TASK ITEM — Every line in the material below that includes "indigo" should be copied.

THE RECORDS —
Source: an optimization exercise on an open RTL-to-GDS flow (aim: small area, a short achievable clock period and few clock cycles per item). Production flows keep margins and buffers that such runs may drop.
The RTL was checked by simulation tests, not by an equivalence proof against the original design.
Power is estimated from default activity; no workload was simulated.

==> branch indigo <==
// npu_top
module npu_top (
    input  logic                       aclk,
    input  logic                       rst_n,
    input  logic                       reg_wr,
    input  logic                       reg_rd,
    input  logic [8-1:0] reg_addr,
    input  logic [16-1:0]     reg_wdata,
    output logic [16-1:0]     reg_rdata,
    output logic                       reg_rvalid,
    output logic                       interrupt
);
==> module npu_activation, before the edit <==
module npu_activation (
    input  npu_pkg::act_type_t     act_sel,
    input  logic [32-1:0]  acc_s,
    input  logic [32-1:0]  acc_c,
    output logic [16-1:0] result
);
    localparam logic [16-1:0] sat_max = {1'b0, {(16-1){1'b1}}};
    localparam logic [16-1:0] sat_min = {1'b1, {(16-1){1'b0}}};
    localparam logic [16-1:0] q_one = 16'h0100;
    logic [23:0] low;
    logic [8:0]  top0, top1, top;
    logic        c23, ovf0, ovf1, ovf, sign, nonzero;
    logic [16-1:0] q8_8, reduced;
    assign low  = {1'b0, acc_s[22:0]} + {1'b0, acc_c[22:0]};
    assign c23  = low[23];
    assign top0 = acc_s[31:23] + acc_c[31:23];
    assign top1 = acc_s[31:23] + acc_c[31:23] + 9'd1;
    assign ovf0 = !(&top0 || !(|top0));
    assign ovf1 = !(&top1 || !(|top1));
    assign ovf  = c23 ? ovf1 : ovf0;
    assign top  = c23 ? top1 : top0;
    assign sign = top[8];
    assign q8_8 = {top[0], low[22:8]};
    assign nonzero = (acc_s ^ acc_c) != {acc_s[30:0] | acc_c[30:0], 1'b0};
    assign reduced = !ovf ? q8_8 : sign ? sat_min : sat_max;
    always_comb begin
        case (act_sel)
            npu_pkg::act_relu: result = sign ? '0 : reduced;
            npu_pkg::act_step: result = (!sign && nonzero) ? q_one : '0;
            default:           result = reduced;
        endcase
    end
endmodule
clock: 10.0 ns
lec_check: 0
cap_margin: 20
core_margin: 2
core_utilization: 60
slew_margin: 20
standard.sh (not shown) runs the stock make flow with config.mk's settings and CLKGATE_MAP_FILE= SYNTH_SCRIPT=/design/flow/synth_recipe.tcl, a recipe that flattens the netlist after the stock synthesis.
==> flow/flow/run.sh <==
#!/bin/bash
set -uo pipefail
SETUP_MARGIN=6.25
R=$PWD/orfs/results/sky130hd/npu_top/base

bash standard.sh SETUP_SLACK_MARGIN=$SETUP_MARGIN $R/1_2_yosys.v > synth.log 2>&1 || { tail -20 synth.log; exit 1; }
cp $R/1_2_yosys.v $R/1_2_yosys.standard.v
python3 flow/fa_polarity.py $R/1_2_yosys.standard.v $R/1_2_yosys.fapol.v > fa_polarity.log 2>&1 || { cat fa_polarity.log; exit 1; }
cp $R/1_2_yosys.fapol.v $R/1_2_yosys.v
bash standard.sh SETUP_SLACK_MARGIN=$SETUP_MARGIN finish > layout.log 2>&1 || { tail -20 layout.log; exit 1; }
tail -3 layout.log
Other scripts of this flow, unchanged in this note and not shown: flow/flow/fa_polarity.py
==> branch zinc (differences from branch indigo) <==
--- a/flow/flow/run.sh
+++ b/flow/flow/run.sh
@@ -1,5 +1,5 @@
 #!/bin/bash
 set -uo pipefail
-SETUP_MARGIN=6.25
+SETUP_MARGIN=6.5
 R=$PWD/orfs/results/sky130hd/npu_top/base
 
CORE_UTILIZATION = 40   (was 60)
==> branch garnet (differences from branch indigo) <==
--- a/flow/design.v
+++ b/flow/design.v
@@ -478,24 +478,15 @@
     localparam logic [16-1:0] sat_min = {1'b1, {(16-1){1'b0}}};
     localparam logic [16-1:0] q_one = 16'h0100;
-    logic [23:0] low;
-    logic [8:0]  top0, top1, top;
-    logic        c23, ovf0, ovf1, ovf, sign, nonzero;
-    logic [16-1:0] q8_8, reduced;
-    assign low  = {1'b0, acc_s[22:0]} + {1'b0, acc_c[22:0]};
-    assign c23  = low[23];
-    assign top0 = acc_s[31:23] + acc_c[31:23];
-    assign top1 = acc_s[31:23] + acc_c[31:23] + 9'd1;
-    assign ovf0 = !(&top0 || !(|top0));
-    assign ovf1 = !(&top1 || !(|top1));
-    assign ovf  = c23 ? ovf1 : ovf0;
-    assign top  = c23 ? top1 : top0;
-    assign sign = top[8];
-    assign q8_8 = {top[0], low[22:8]};
-    assign nonzero = (acc_s ^ acc_c) != {acc_s[30:0] | acc_c[30:0], 1'b0};
-    assign reduced = !ovf ? q8_8 : sign ? sat_min : sat_max;
+    npu_pkg::acc_word_t sum;
+    logic               overflow;
+    logic [16-1:0] reduced;
+    assign sum.raw = acc_s + acc_c;
+    assign overflow = sum.f.sat_hi != {$bits(sum.f.sat_hi){sum.f.q8_8[16-1]}};
+    assign reduced  = !overflow ? sum.f.q8_8 :
+                      sum.raw[32-1] ? sat_min : sat_max;
     always_comb begin
         case (act_sel)
-            npu_pkg::act_relu: result = sign ? '0 : reduced;
-            npu_pkg::act_step: result = (!sign && nonzero) ? q_one : '0;
+            npu_pkg::act_relu: result = sum.raw[32-1] ? '0 : reduced;
+            npu_pkg::act_step: result = (!sum.raw[32-1] && sum.raw != '0) ? q_one : '0;
             default:           result = reduced;
         endcase
--- a/flow/flow/run.sh
+++ b/flow/flow/run.sh
@@ -1,5 +1,5 @@
 #!/bin/bash
 set -uo pipefail
-SETUP_MARGIN=6.25
+SETUP_MARGIN=6
 R=$PWD/orfs/results/sky130hd/npu_top/base
 
==> reports/results.ini <==
[outcome]
status=finished clean

[layout]
nNetsFinal=13275
nFillCells=16397
clkbuf_count=282
layoutNonFillerInstCount=14580

[power_and_ir_drop]
sw_frac_of_total=0.3651

[global_routing]
antenna_found_initial=18

[detailed_routing]
detail_route.vias_per_cell=6.548

[clock_tree]
ctsResizeCount=336

[floorplan]
tap_cells=2854
coreArea_mm2=0.2176

[critical_path]
path_delay_family=simple AND/OR/NAND/NOR gates

Source of the figures above: branch garnet

==> reports/results.ini <==
[outcome]
status=finished clean

[power_and_ir_drop]
sw_frac_of_total=0.3528

[critical_path]
path_delay_family=adder cells

[layout]
clkbuf_count=299
nFillCells=29356

[detailed_routing]
wire_per_inst_um=27.77

[floorplan]
coreArea_mm2=0.3363

[global_routing]
use_met3=0.07915

Source of the figures above: branch zinc

==> reports/results.ini <==
[outcome]
status=finished clean

[floorplan]
coreArea_mm2=0.2242
tap_cells=2992

[layout]
nNetsFinal=14040
nFillCells=16541
layoutNonFillerInstCount=15242

[power_and_ir_drop]
sw_frac_of_total=0.3649

[critical_path]
path_delay_family=simple AND/OR/NAND/NOR gates

[detailed_routing]
detail_route.vias_per_cell=6.420

[global_routing]
antenna_found_initial=35

[clock_tree]
ctsResizeCount=440

Source of the figures above: branch indigo

Testbench counts of branch indigo, summed over its fixed seeds: cycles 7,296, runs 256.
Testbench counts of branch zinc, summed over its fixed seeds: cycles 7,296, runs 256.
Testbench counts of branch garnet, summed over its fixed seeds: cycles 7,296, runs 256.

* * *

==> v19: inputs <==
Another version of the RTL of npu_top (not shown whole).
==> flow/config.mk <==
export PLATFORM = sky130hd
export DESIGN_NAME = npu_top
export DESIGN_NICKNAME = npu_top
export VERILOG_FILES = /design/flow/design.v
export SDC_FILE = /design/flow/constraint.sdc
export NUM_CORES = 4
export LEC_CHECK = 0
export CAP_MARGIN = 20
export CORE_MARGIN = 2
export CORE_UTILIZATION = 40
export SLEW_MARGIN = 20
==> flow/constraint.sdc <==
create_clock -name core_clock -period 10.0 [get_ports {aclk}]
set_input_delay 2.0000 -clock core_clock [delete_from_list [all_inputs] [get_ports {aclk}]]
set_output_delay 2.0000 -clock core_clock [all_outputs]
set_load 0.01 [all_outputs]
run.sh (not shown) runs the stock make flow with config.mk's settings and CLKGATE_MAP_FILE= SYNTH_SCRIPT=/design/flow/synth_recipe.tcl, a recipe that flattens the netlist after the stock synthesis.
Stock flow here: none of the scripts above is used.
==> v3: changes against v19 <==
--- a/flow/design.v
+++ b/flow/design.v
@@ -23,70 +23,79 @@
 `timescale 1ns/10ps
 module npu_mac_unit (
     input  logic        aclk,
     input  logic        clr,
     input  logic [15:0] w,
     input  logic [7:0]  one,
     input  logic [7:0]  two,
+    input  logic [7:0]  nz,
     input  logic [7:0]  neg,
     output logic [31:0] acc_s,
     output logic [31:0] acc_c
 );
     logic [31:0] sa, ca, sd, cd;
     logic [17:0] pp0, pp1, pp2, pp3, pp4, pp5, pp6, pp7;
     logic [16:0] wx;
     assign sa = clr ? 32'd0 : acc_s;
     assign ca = clr ? 32'd0 : acc_c;
     assign wx = {w[15], w};
     always_comb begin
-        for (int b = 0; b < 17; b++) begin
+        for (int b = 0; b < 16; b++) begin
             pp0[b] = ((one[0] & wx[b]) | (two[0] & (b == 0 ? 1'b0 : wx[b == 0 ? 0 : b - 1]))) ^ neg[0];
         end
+        pp0[16] = (nz[0] & w[15]) ^ neg[0];
         pp0[17] = ~pp0[16];
     end
     always_comb begin
-        for (int b = 0; b < 17; b++) begin
+        for (int b = 0; b < 16; b++) begin
             pp1[b] = ((one[1] & wx[b]) | (two[1] & (b == 0 ? 1'b0 : wx[b == 0 ? 0 : b - 1]))) ^ neg[1];
         end
+        pp1[16] = (nz[1] & w[15]) ^ neg[1];
         pp1[17] = ~pp1[16];
     end
     always_comb begin
-        for (int b = 0; b < 17; b++) begin
+        for (int b = 0; b < 16; b++) begin
             pp2[b] = ((one[2] & wx[b]) | (two[2] & (b == 0 ? 1'b0 : wx[b == 0 ? 0 : b - 1]))) ^ neg[2];
         end
+        pp2[16] = (nz[2] & w[15]) ^ neg[2];
         pp2[17] = ~pp2[16];
     end
     always_comb begin
-        for (int b = 0; b < 17; b++) begin
+        for (int b = 0; b < 16; b++) begin
             pp3[b] = ((one[3] & wx[b]) | (two[3] & (b == 0 ? 1'b0 : wx[b == 0 ? 0 : b - 1]))) ^ neg[3];
         end
+        pp3[16] = (nz[3] & w[15]) ^ neg[3];
         pp3[17] = ~pp3[16];
     end
     always_comb begin
-        for (int b = 0; b < 17; b++) begin
+        for (int b = 0; b < 16; b++) begin
             pp4[b] = ((one[4] & wx[b]) | (two[4] & (b == 0 ? 1'b0 : wx[b == 0 ? 0 : b - 1]))) ^ neg[4];
         end
+        pp4[16] = (nz[4] & w[15]) ^ neg[4];
         pp4[17] = ~pp4[16];
     end
     always_comb begin
-        for (int b = 0; b < 17; b++) begin
+        for (int b = 0; b < 16; b++) begin
             pp5[b] = ((one[5] & wx[b]) | (two[5] & (b == 0 ? 1'b0 : wx[b == 0 ? 0 : b - 1]))) ^ neg[5];
         end
+        pp5[16] = (nz[5] & w[15]) ^ neg[5];
         pp5[17] = ~pp5[16];
     end
     always_comb begin
-        for (int b = 0; b < 17; b++) begin
+        for (int b = 0; b < 16; b++) begin
             pp6[b] = ((one[6] & wx[b]) | (two[6] & (b == 0 ? 1'b0 : wx[b == 0 ? 0 : b - 1]))) ^ neg[6];
         end
+        pp6[16] = (nz[6] & w[15]) ^ neg[6];
         pp6[17] = ~pp6[16];
     end
     always_comb begin
-        for (int b = 0; b < 17; b++) begin
+        for (int b = 0; b < 16; b++) begin
             pp7[b] = ((one[7] & wx[b]) | (two[7] & (b == 0 ? 1'b0 : wx[b == 0 ? 0 : b - 1]))) ^ neg[7];
         end
+        pp7[16] = (nz[7] & w[15]) ^ neg[7];
         pp7[17] = ~pp7[16];
     end
     wire s1 = pp0[12] ^ pp1[10];
     wire k2 = pp0[12] & pp1[10];
     wire s3 = pp0[13] ^ pp1[11];
     wire k4 = pp0[13] & pp1[11];
     wire s5 = pp0[14] ^ pp1[12] ^ pp2[10];
@@ -514,86 +523,108 @@
                 if (wt_wr && reg_addr[5:3] == 3'(i) && col_addr == 3'(j)) w_mem[i][j] <= reg_wdata;
             end
         end
     end
     logic       busy, done;
     logic [7:0] issued;      
     logic       col_valid;   
-    logic       kill;        
-    logic       all_issued, conflict, issue, fire, acc_clr;
+    logic       fire;        
+    logic       acc_clr;     
+    logic       all_issued, conflict, issue;
+    logic       busy_n, col_valid_n;
+    logic [7:0] issued_n;
     logic [2:0] next_col, sel_col;
     npu_pkg::act_type_t act_sel;
     assign all_issued = &issued;
     assign start      = ctrl_wr && reg_wdata[0] && !busy;
     assign conflict   = (in_wr || wt_wr) && issued[col_addr];
-    assign fire       = busy && all_issued && !col_valid;
     assign issue      = busy ? !all_issued : in_wr;
-    assign acc_clr    = kill || fire;
     always_comb begin
         next_col = '0;
         for (int j = dim - 1; j >= 0; j--) begin
             if (!issued[j]) next_col = 3'(j);
         end
     end
     assign sel_col = busy ? next_col : col_addr;
+    always_comb begin
+        busy_n      = busy;
+        col_valid_n = issue;
+        issued_n    = (conflict ? 8'd0 : issued) | (issue ? (8'd1 << sel_col) : 8'd0);
+        if (start) busy_n = 1'b1;
+        if (fire) begin
+            busy_n   = 1'b0;
+            issued_n = '0;
+        end
+        if (!rst_n) begin
+            busy_n      = 1'b0;
+            col_valid_n = 1'b0;
+            issued_n    = '0;
+        end
+    end
     always_ff @(posedge aclk) begin
+        busy      <= busy_n;
+        col_valid <= col_valid_n;
+        issued    <= issued_n;
+        fire      <= busy_n && (&issued_n) && !col_valid_n;
+        acc_clr   <= !rst_n || conflict || (busy_n && (&issued_n) && !col_valid_n);
         if (!rst_n) begin
-            busy      <= 1'b0;
-            done      <= 1'b0;
-            issued    <= '0;
-            col_valid <= 1'b0;
-            kill      <= 1'b1;
-            act_sel   <= npu_pkg::act_identity;
-        end else begin
-            col_valid <= issue;
-            kill      <= conflict;
-            if (fire) begin
-                issued <= '0;
-            end else begin
-                issued <= (conflict ? 8'd0 : issued) | (issue ? (8'd1 << sel_col) : 8'd0);
-            end
-            if (start) begin
-                busy    <= 1'b1;
-                done    <= 1'b0;
-                act_sel <= npu_pkg::act_type_t'(reg_wdata[2:1]);
-            end else if (fire) begin
-                busy <= 1'b0;
-                done <= 1'b1;
-            end
+            done    <= 1'b0;
+            act_sel <= npu_pkg::act_identity;
+        end else if (start) begin
+            done    <= 1'b0;
+            act_sel <= npu_pkg::act_type_t'(reg_wdata[2:1]);
+        end else if (fire) begin
+            done    <= 1'b1;
         end
     end
     assign interrupt = done;
     logic [dw-1:0] col_w [dim];
     logic [dw-1:0] x_val;
     logic [dw:0]   x_ext;
-    logic [7:0]    b_one, b_two, b_neg;
+    logic [7:0]    b_one, b_two, b_nz, b_neg;
+    logic [7:0]    n_one, n_two, n_nz, n_neg;
+    logic [7:0]    d_one, d_two, d_nz, d_neg, d_top;
+    logic          d_en;
     assign x_val = busy ? x_mem[next_col] : reg_wdata;
     assign x_ext = {x_val, 1'b0};
-    always_ff @(posedge aclk) begin
-        for (int i = 0; i < dim; i++) col_w[i] <= w_mem[i][sel_col];
+    assign d_en = rst_n && issue;
+    always_comb begin
         for (int k = 0; k < 8; k++) begin
-            b_one[k] <= rst_n && issue && (x_ext[2*k+1] ^ x_ext[2*k]);
-            b_two[k] <= rst_n && issue &&
-                        ((x_ext[2*k+2] && !x_ext[2*k+1] && !x_ext[2*k]) ||
-                         (!x_ext[2*k+2] && x_ext[2*k+1] && x_ext[2*k]));
-            b_neg[k] <= rst_n && issue && x_ext[2*k+2] && !(x_ext[2*k+1] && x_ext[2*k]);
+            d_one[k] = d_en && (x_ext[2*k+1] ^ x_ext[2*k]);
+            d_two[k] = d_en && ((x_ext[2*k+2] && !x_ext[2*k+1] && !x_ext[2*k]) ||
+                                (!x_ext[2*k+2] && x_ext[2*k+1] && x_ext[2*k]));
+            d_nz[k]  = d_en && (x_ext[2*k+2] != x_ext[2*k+1] || x_ext[2*k+1] != x_ext[2*k]);
+            d_neg[k] = d_en && x_ext[2*k+2] && !(x_ext[2*k+1] && x_ext[2*k]);
+            d_top[k] = d_en && x_ext[2*k+2];
         end
     end
+    always_ff @(posedge aclk) begin
+        for (int i = 0; i < dim; i++) col_w[i] <= w_mem[i][sel_col];
+        b_one <= d_one;
+        b_two <= d_two;
+        b_nz  <= d_nz;
+        b_neg <= d_neg;
+        n_one <= ~d_one;
+        n_two <= ~d_two;
+        n_nz  <= ~d_nz;
+        n_neg <= ~d_top;
+    end
     logic [32-1:0] acc_s [dim];
     logic [32-1:0] acc_c [dim];
     logic [dw-1:0]         row_y [dim];
     logic [dw-1:0]         y_mem [dim];
     for (genvar i = 0; i < dim; i++) begin : g_row
         npu_mac_unit i_mac (
             .aclk  (aclk),
             .clr   (acc_clr),
             .w     (col_w[i]),
-            .one   (b_one),
-            .two   (b_two),
-            .neg   (b_neg),
+            .one   (i < dim / 2 ? b_one : ~n_one),
+            .two   (i < dim / 2 ? b_two : ~n_two),
+            .nz    (i < dim / 2 ? b_nz  : ~n_nz),
+            .neg   (i < dim / 2 ? b_neg : ~n_neg),
             .acc_s (acc_s[i]),
             .acc_c (acc_c[i])
         );
         npu_activation i_act (
             .act_sel (act_sel),
             .acc_s   (acc_s[i]),
             .acc_c   (acc_c[i]),
SETUP_SLACK_MARGIN = 5   (was not set)
==> results.txt <==
quantity                                                                          v3          v19
Storage element area                                                     0.05309 mm2  0.05230 mm2
Placed instance area                                                      0.1387 mm2   0.1388 mm2
Aggregate routed wire length                                               415900 um    422000 um
Simple-gate share of the synthesized area                                     7.906%       10.01%
Compound-gate portion of the synthesized area                                 13.08%       12.39%
Seq Cell Count                                                                  2007         1967
Number of distinct standard cells referenced by the synthesized netlist          106          115
Relative slew margins                                                         16.27%       15.80%
Clock network share of area                                                   5.254%       4.876%
Outcome                                                     timing/DRC/antenna clean  timing/DRC/antenna clean
Die Footprint                                                             0.3396 mm2   0.3403 mm2
Reported clock group power                                                   8690 uW      8120 uW
Global-route wire length before repair                                     621300 um    634300 um
Number of gates on the worst path with buffers counted                            10           11
Clock latency reported for the late side of the worst-skew pair              0.93 ns      0.95 ns
Critical path data arrival time                                              5.65 ns      6.05 ns
CTS Buf Count                                                                    222          220
Testbench counts of v19, summed over its fixed seeds: cycles 7,296, runs 256.
Testbench counts of v3, summed over its fixed seeds: cycles 7,296, runs 256.

==> port drivers added, routing unchanged <==
Ports are ideal in the flow. The routed layouts listed here were re-timed in OpenROAD.
Step 1 sets driving cells, clkbuf_16 on the clock port and buf_2 on the other inputs (assumed; they add their load-dependent delay and slew).
Step 2 times the ports against the registers' clock, not the clock port: input delays grow and output delays shrink by t, the midpoint of the rising clock arrivals with the driver on.
Slacks: ideal / step 1 / step 2; pairs: ideal / step 1.
| run | t (ns) | setup WS [ns] | worst setup path at the end | latest minus earliest clock arrival (ns) |
|---|---|---|---|---|
| branch indigo | 0.969 | 6.123 / 6.197 / 5.233 | input to register | 0.093 / 0.092 |
| branch zinc | 0.995 | 6.203 / 6.203 / 5.473 | input to register | 0.063 / 0.062 |
| branch garnet | 0.979 | 5.878 / 5.960 / 4.981 | input to register | 0.110 / 0.110 |
| v19 | 1.020 | 4.704 / 4.704 / 4.303 | input to register | 0.121 / 0.122 |
| v3 | 0.990 | 5.180 / 4.981 / 3.991 | input to register | 0.066 / 0.065 |
After both steps every run listed still meets setup and hold. For v3, which loses most, drivers alone change the setup slack by -0.199 ns; drivers and shift together by -1.189 ns.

SOLUTION —
==> branch indigo <==
==> branch zinc (differences from branch indigo) <==
==> branch garnet (differences from branch indigo) <==
Source of the figures above: branch indigo
Testbench counts of branch indigo, summed over its fixed seeds: cycles 7,296, runs 256.
| branch indigo | 0.969 | 6.123 / 6.197 / 5.233 | input to register | 0.093 / 0.092 |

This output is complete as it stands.